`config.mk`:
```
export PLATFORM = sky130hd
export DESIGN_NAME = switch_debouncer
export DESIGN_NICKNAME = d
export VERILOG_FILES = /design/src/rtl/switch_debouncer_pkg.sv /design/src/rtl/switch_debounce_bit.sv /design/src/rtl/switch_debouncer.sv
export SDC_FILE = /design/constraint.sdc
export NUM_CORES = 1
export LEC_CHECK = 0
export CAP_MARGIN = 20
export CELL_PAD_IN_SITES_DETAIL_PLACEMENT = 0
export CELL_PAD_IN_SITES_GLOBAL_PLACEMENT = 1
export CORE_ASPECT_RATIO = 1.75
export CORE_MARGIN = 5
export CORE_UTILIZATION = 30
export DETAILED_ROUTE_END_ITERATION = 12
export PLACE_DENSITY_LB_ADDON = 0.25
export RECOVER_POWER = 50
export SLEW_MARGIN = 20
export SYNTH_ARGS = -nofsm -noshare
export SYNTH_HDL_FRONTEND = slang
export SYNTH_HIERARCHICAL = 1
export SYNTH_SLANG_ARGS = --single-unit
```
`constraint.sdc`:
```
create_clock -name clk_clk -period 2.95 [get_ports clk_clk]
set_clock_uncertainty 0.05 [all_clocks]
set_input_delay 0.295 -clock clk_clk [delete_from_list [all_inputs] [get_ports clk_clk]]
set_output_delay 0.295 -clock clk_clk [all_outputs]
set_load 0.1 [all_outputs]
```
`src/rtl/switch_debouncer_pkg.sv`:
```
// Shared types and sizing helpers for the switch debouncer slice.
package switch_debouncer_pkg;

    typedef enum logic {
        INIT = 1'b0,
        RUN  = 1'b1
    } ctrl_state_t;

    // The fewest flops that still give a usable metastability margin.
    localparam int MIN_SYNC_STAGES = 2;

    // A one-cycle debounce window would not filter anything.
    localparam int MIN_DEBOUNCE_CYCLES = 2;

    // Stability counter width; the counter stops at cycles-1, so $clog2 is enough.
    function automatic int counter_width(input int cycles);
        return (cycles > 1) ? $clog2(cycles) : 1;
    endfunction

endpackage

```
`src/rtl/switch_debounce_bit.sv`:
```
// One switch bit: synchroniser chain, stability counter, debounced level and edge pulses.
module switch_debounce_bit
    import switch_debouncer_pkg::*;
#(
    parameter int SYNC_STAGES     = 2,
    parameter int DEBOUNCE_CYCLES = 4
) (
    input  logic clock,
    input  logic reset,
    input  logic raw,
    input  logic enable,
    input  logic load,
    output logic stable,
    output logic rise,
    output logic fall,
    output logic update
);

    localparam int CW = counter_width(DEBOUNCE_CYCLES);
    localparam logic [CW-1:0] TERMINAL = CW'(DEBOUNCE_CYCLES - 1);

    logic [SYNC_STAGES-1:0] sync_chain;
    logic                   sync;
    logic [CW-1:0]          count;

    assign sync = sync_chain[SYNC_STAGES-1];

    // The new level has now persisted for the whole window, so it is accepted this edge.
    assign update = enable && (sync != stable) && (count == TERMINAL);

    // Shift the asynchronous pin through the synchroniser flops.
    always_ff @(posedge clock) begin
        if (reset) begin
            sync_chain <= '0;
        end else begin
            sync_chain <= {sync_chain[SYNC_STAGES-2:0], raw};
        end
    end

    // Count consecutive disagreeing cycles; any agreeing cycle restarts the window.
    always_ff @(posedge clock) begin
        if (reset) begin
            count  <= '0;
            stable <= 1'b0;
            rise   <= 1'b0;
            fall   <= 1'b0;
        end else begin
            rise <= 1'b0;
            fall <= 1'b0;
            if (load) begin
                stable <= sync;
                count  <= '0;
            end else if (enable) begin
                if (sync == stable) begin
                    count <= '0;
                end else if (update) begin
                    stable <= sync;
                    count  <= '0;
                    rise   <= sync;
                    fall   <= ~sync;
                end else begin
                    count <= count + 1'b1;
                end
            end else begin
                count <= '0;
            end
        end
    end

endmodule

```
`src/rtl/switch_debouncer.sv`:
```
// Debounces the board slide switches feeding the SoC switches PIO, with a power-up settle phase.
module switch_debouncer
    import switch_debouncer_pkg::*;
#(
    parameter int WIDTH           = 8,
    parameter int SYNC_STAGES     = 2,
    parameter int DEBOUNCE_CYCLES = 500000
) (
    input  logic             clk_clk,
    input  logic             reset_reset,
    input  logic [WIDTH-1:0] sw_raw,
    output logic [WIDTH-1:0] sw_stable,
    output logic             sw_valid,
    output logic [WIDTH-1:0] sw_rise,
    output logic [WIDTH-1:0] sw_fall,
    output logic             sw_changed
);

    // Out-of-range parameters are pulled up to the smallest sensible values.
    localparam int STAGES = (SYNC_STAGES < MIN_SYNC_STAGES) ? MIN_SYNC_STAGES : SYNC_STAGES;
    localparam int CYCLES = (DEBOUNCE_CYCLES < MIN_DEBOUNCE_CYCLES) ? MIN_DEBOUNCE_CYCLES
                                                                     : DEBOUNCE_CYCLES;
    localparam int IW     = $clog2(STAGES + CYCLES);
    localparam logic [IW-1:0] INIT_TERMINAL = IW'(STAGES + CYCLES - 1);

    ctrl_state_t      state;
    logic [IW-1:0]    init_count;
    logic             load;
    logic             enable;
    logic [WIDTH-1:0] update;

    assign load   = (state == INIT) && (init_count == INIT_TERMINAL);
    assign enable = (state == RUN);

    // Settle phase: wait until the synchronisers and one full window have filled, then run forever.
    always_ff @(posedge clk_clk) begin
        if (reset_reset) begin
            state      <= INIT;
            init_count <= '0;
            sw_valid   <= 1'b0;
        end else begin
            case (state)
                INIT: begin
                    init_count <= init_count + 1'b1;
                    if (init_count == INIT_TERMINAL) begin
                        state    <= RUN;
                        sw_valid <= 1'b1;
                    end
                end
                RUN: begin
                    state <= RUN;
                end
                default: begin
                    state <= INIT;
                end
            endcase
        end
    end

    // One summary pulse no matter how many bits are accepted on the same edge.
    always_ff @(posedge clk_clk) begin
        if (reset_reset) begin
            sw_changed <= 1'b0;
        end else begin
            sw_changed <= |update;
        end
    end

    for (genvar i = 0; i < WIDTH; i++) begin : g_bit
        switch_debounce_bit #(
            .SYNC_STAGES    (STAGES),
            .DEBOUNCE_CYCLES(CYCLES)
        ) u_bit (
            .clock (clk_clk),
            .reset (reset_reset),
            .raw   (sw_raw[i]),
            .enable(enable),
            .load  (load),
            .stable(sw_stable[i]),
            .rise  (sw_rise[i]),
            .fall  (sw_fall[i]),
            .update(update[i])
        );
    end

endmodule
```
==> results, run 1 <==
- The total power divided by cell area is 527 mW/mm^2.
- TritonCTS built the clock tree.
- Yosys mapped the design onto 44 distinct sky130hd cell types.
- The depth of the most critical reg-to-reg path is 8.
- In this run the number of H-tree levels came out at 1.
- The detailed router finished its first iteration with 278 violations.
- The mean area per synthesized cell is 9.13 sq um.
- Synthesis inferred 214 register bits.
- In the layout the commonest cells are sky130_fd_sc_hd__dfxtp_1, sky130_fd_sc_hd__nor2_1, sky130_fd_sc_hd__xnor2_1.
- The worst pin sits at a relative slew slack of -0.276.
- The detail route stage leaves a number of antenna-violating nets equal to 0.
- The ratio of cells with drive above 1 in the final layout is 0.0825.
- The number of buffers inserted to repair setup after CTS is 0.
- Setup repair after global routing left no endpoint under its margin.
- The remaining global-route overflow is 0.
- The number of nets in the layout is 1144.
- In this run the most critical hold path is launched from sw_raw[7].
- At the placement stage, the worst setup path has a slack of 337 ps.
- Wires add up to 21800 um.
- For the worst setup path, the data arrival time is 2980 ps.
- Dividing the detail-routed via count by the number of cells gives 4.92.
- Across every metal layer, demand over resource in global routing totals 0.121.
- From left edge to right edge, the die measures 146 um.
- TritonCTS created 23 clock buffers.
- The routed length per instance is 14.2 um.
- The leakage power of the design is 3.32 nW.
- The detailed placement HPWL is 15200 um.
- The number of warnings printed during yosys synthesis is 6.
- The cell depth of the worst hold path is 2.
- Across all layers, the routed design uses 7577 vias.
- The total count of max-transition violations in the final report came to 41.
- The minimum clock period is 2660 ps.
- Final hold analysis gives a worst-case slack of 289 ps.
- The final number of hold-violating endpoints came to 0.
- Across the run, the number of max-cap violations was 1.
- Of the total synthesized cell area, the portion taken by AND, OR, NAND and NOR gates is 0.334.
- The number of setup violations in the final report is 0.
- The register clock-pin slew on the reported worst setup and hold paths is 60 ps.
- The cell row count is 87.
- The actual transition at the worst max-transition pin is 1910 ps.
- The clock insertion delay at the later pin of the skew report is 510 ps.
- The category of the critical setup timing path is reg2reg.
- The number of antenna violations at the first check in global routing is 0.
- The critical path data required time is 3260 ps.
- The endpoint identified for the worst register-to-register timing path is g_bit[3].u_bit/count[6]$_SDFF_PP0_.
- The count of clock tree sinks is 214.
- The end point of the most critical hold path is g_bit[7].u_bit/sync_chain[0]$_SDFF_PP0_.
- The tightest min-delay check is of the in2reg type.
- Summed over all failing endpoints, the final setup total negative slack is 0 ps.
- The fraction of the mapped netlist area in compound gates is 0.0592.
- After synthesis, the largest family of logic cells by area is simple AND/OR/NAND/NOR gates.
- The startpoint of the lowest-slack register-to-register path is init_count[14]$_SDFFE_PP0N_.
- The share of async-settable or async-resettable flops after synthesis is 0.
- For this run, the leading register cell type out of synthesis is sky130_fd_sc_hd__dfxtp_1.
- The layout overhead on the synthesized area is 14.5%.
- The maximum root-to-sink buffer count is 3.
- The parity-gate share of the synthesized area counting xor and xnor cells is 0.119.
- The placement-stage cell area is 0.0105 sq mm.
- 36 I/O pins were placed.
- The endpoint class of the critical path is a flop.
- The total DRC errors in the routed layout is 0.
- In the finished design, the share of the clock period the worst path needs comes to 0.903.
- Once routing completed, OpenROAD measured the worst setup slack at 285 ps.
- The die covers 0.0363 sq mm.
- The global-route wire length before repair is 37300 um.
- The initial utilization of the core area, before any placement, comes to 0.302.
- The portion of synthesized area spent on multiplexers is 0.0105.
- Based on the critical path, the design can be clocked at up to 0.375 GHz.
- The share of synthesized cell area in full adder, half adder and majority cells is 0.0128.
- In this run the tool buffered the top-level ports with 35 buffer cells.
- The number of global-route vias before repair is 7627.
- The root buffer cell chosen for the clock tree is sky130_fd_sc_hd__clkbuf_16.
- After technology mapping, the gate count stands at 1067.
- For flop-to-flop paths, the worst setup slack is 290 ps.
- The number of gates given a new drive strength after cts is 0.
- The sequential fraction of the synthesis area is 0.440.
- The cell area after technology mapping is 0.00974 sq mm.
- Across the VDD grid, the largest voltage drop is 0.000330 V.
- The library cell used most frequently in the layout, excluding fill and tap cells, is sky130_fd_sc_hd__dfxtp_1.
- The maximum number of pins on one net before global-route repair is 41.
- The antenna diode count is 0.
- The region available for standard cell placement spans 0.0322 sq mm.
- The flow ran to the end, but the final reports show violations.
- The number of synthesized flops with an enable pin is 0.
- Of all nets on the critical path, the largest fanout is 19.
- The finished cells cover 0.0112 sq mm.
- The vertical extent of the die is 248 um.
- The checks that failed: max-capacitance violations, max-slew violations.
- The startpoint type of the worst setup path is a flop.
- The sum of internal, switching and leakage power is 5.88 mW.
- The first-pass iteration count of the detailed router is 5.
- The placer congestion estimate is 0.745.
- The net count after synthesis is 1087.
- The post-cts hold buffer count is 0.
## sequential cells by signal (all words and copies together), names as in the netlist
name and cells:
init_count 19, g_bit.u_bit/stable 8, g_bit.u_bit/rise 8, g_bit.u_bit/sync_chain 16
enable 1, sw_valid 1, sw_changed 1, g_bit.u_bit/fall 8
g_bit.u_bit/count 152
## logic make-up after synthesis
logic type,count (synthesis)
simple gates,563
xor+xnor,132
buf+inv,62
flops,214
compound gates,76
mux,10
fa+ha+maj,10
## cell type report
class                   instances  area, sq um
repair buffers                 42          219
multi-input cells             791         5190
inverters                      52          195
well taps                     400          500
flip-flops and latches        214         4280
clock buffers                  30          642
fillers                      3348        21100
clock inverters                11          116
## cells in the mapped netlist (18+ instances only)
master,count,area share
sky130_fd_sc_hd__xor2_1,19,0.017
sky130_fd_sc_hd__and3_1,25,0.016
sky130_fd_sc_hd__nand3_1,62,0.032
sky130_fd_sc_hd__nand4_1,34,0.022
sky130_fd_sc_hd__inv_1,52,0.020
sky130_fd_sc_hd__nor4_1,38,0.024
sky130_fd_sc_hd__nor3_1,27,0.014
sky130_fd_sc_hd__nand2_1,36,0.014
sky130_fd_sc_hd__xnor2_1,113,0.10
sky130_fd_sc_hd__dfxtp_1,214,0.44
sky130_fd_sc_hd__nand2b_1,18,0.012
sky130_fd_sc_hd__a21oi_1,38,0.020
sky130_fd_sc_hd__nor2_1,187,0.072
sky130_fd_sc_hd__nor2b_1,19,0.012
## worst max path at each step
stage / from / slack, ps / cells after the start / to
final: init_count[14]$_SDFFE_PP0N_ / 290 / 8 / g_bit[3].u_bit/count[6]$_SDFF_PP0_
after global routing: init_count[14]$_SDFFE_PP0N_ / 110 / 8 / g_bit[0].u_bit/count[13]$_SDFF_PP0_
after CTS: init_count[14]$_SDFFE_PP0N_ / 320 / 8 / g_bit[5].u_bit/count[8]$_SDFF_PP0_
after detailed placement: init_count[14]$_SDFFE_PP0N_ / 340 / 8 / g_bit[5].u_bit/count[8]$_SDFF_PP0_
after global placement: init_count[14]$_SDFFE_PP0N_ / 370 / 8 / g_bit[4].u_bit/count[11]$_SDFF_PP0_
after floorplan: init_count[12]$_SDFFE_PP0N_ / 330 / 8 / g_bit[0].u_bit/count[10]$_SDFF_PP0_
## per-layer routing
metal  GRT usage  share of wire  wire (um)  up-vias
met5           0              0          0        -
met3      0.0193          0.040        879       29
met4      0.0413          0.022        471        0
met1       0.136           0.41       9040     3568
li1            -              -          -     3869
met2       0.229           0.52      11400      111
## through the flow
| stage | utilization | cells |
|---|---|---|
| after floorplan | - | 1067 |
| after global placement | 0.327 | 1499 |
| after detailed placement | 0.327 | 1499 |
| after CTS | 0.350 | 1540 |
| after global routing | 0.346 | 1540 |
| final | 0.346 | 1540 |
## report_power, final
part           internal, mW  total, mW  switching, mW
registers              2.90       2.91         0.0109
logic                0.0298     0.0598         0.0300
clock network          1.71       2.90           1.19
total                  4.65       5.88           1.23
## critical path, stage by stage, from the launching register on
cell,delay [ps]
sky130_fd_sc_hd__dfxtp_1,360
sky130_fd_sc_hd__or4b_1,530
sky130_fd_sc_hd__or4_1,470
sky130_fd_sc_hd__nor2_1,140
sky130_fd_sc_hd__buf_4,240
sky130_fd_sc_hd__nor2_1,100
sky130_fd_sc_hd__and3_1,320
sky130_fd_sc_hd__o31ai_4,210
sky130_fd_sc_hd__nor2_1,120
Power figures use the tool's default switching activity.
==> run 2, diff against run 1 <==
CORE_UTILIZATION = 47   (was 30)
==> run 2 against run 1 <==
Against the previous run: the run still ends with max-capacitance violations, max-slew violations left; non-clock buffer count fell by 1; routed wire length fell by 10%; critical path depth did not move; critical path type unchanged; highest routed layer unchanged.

EXERCISE –
In the entries above, the lines from the one bearing "sky130_fd_sc_hd__nand4_1,34,0.022" up to and including the one bearing "sky130_fd_sc_hd__a21oi_1,38,0.020" should be transcribed exactly; no other line is wanted.

ANSWER BOX –
sky130_fd_sc_hd__nand4_1,34,0.022
sky130_fd_sc_hd__inv_1,52,0.020
sky130_fd_sc_hd__nor4_1,38,0.024
sky130_fd_sc_hd__nor3_1,27,0.014
sky130_fd_sc_hd__nand2_1,36,0.014
sky130_fd_sc_hd__xnor2_1,113,0.10
sky130_fd_sc_hd__dfxtp_1,214,0.44
sky130_fd_sc_hd__nand2b_1,18,0.012
sky130_fd_sc_hd__a21oi_1,38,0.020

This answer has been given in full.